‘Sovereign Citizens’ Like the Dallas Fire-Truck Shooter Are Skipping Straight to the Guns
I missed this back on the 18th, so posting late.
On their surface, the claims made by Douglas Leguin in his 911 call last Monday are almost comical. His name is Dougie Doug, and he has seceded from the United States established Doug-e-stan, an independent republic, because “shit’s too screwed up.” That he’d taken over a house that wasn’t his and tried to lure first responders into an ambush was reprehensible, but his rhetoric was funny on first hearing. Almost immediately though, media reports tied Leguin to the Sovereign Citizen movement, which placed his ramblings in a more serious light.
The FBI classifies Sovereign Citizens as extremists who are part of a movement that commonly commits acts of domestic terrorism. Terry Nichols, Timothy McVeigh’s accomplice in the bombing of Oklahoma City’s Federal Building, considered himself a member of the movement, as did Jerry and Joe Kane, a father and son who killed a pair of West Memphis, Arkansas police officers before dying in a shootout with police.

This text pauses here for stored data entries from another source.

`src/hw/rtl/indexed_max_heap_queue_core_macros.svh`:
```
// Assertion macros for the indexed max-heap queue.
// Included by the RTL files that carry concurrent assertions.
`ifndef INDEXED_MAX_HEAP_QUEUE_CORE_MACROS_SVH
`define INDEXED_MAX_HEAP_QUEUE_CORE_MACROS_SVH
`ifndef NO_ASSERTIONS
`define IMQ_ASSERT_IMP(lbl, clk, rst, ant, con) \
   lbl: assert property (@(posedge clk) disable iff (rst) (ant) |-> (con)) \
      else $error("assertion failed");
`define IMQ_ASSERT_NXT(lbl, clk, rst, ant, con) \
   lbl: assert property (@(posedge clk) disable iff (rst) (ant) |=> (con)) \
      else $error("assertion failed");
`else
`define IMQ_ASSERT_IMP(lbl, clk, rst, ant, con)
`define IMQ_ASSERT_NXT(lbl, clk, rst, ant, con)
`endif
`endif

```
`src/hw/rtl/imq_ram.sv`:
```
// Generic simple dual-port RAM: one write port, one registered read port.
// No dependencies.
`default_nettype none
module imq_ram #(
   parameter int WIDTH = 8,
   parameter int DEPTH = 16
) (
   input  wire logic                     clock,
   input  wire logic                     wr_en,
   input  wire logic [$clog2(DEPTH)-1:0] wr_addr,
   input  wire logic [WIDTH-1:0]         wr_data,
   input  wire logic [$clog2(DEPTH)-1:0] rd_addr,
   output logic [WIDTH-1:0]              rd_data
);
   logic [WIDTH-1:0] mem [DEPTH];

   always_ff @(posedge clock) begin
      if (wr_en) begin
         mem[wr_addr] <= wr_data;
      end
      rd_data <= mem[rd_addr];
   end
endmodule
`default_nettype wire
```
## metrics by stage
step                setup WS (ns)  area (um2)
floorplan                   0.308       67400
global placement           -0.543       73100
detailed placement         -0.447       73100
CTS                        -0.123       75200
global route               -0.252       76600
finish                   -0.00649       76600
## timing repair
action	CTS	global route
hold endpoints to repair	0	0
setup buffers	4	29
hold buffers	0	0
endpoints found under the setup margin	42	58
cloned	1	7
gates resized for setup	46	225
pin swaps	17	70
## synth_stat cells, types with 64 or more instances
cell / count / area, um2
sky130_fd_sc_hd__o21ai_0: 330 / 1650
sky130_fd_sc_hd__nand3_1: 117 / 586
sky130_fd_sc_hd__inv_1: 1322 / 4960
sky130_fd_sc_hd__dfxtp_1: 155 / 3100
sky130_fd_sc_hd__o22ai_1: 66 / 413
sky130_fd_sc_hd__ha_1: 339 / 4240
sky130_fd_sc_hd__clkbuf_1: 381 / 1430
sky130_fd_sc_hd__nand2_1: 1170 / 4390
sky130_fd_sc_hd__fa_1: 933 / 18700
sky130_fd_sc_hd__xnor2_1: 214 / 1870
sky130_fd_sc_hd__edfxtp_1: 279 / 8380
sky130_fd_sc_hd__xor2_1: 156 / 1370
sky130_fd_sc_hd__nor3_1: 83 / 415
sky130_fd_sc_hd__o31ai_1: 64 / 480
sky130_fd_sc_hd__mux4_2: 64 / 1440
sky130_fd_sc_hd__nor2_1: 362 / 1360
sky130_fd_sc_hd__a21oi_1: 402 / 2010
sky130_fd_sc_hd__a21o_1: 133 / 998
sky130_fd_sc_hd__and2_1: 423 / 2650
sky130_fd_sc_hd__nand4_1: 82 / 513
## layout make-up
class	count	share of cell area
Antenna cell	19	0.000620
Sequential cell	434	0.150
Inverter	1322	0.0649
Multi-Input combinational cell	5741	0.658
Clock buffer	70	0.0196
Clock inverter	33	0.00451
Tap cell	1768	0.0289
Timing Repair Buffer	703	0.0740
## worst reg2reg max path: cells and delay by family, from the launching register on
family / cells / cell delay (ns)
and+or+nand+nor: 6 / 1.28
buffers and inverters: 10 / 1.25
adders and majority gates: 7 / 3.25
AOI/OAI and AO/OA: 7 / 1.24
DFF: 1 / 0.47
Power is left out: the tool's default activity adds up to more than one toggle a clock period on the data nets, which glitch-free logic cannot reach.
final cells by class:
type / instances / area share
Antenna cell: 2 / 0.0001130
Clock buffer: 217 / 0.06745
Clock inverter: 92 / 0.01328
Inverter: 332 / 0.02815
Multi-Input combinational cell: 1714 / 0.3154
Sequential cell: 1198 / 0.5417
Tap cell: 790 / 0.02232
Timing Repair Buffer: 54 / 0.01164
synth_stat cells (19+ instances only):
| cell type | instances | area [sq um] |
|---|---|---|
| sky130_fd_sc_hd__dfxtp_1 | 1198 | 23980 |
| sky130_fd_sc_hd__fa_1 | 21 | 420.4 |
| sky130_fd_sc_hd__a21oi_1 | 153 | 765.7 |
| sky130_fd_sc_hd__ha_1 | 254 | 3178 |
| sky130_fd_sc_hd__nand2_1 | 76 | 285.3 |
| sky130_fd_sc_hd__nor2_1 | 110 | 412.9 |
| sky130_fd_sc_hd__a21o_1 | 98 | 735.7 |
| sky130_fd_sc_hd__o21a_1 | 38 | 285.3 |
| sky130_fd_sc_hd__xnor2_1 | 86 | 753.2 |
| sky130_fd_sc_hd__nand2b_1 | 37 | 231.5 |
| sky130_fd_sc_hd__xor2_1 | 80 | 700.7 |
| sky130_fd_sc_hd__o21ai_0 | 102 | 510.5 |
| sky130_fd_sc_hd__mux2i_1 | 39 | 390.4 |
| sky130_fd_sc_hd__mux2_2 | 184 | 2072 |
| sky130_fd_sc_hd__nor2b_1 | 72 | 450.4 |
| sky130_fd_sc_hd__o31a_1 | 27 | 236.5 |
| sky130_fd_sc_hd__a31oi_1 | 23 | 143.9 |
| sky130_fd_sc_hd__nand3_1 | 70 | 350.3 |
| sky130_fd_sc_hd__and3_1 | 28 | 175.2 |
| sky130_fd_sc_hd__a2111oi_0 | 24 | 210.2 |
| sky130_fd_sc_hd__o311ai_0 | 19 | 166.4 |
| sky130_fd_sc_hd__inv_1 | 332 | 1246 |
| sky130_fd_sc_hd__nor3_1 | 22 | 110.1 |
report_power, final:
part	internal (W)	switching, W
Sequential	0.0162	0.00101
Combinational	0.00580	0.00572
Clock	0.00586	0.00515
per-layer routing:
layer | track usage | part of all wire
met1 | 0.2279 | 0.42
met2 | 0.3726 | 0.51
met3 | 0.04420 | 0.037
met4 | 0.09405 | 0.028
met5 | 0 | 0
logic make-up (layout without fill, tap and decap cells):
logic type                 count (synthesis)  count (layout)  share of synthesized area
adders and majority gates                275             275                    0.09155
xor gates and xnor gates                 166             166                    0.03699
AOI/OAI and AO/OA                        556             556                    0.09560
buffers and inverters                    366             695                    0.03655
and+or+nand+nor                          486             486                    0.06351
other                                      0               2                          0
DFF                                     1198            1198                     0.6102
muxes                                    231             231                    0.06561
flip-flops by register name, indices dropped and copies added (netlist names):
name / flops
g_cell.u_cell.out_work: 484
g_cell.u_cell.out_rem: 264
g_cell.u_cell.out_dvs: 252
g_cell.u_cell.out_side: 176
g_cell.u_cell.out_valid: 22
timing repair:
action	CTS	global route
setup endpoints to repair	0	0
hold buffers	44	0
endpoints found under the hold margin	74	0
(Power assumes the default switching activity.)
`config.mk`:
```
export PLATFORM = sky130hd
export DESIGN_NAME = status_frame_builder_crc8_core
export DESIGN_NICKNAME = d
export VERILOG_FILES = /design/src/hw/rtl/sfb_pkg.sv /design/src/hw/rtl/status_frame_builder_crc8_core.sv
export SDC_FILE = /design/constraint.sdc
export NUM_CORES = 1
export LEC_CHECK = 0
export ABC_AREA = 1
export ABC_CLOCK_PERIOD_IN_PS = 3550
export BUFFER_PORTS_ARGS = -buffer_cell sky130_fd_sc_hd__buf_2
export CORE_ASPECT_RATIO = 1.25
export CORE_MARGIN = 1.5
export CORE_UTILIZATION = 51
export CTS_BUF_LIST = sky130_fd_sc_hd__clkbuf_16
export CTS_CLUSTER_SIZE = 14
export DETAILED_ROUTE_END_ITERATION = 7
export PLACE_DENSITY = 0.73
export REMOVE_ABC_BUFFERS = 1
export SLEW_MARGIN = 20
export SYNTH_ARGS = -nofsm -noshare
export SYNTH_HDL_FRONTEND = slang
export SYNTH_SLANG_ARGS = --single-unit
```
`constraint.sdc`:
```
create_clock -name clk_i -period 3.55 [get_ports clk_i]
set_clock_uncertainty 0.2 [all_clocks]
set_input_delay 1.065 -clock clk_i [delete_from_list [all_inputs] [get_ports clk_i]]
set_output_delay 1.065 -clock clk_i [all_outputs]
set_load 0.01 [all_outputs]
```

Despite the notoriety afforded the movement by the like of Nichols and the Kanes, much of the Sovereigns’ belief set remains essentially inscrutable. According to the Southern Poverty Law Center, the basic tenet of their beliefs is that it is up to the sovereign citizen to decide which laws he or she will follow. This is because, they assert, the common law under which the country was founded was secretly replaced by a new government system based on admiralty law. Under the common law, the sovereigns assert they were free men or women, whereas they have been enslaved under admiralty law. This change is confirmed by, among other things, the fact that flags in courtrooms have a gold fringe, an accouterment meant for naval flags. Sovereigns reassert the rights they say they were provided by the common law, such as not paying taxes.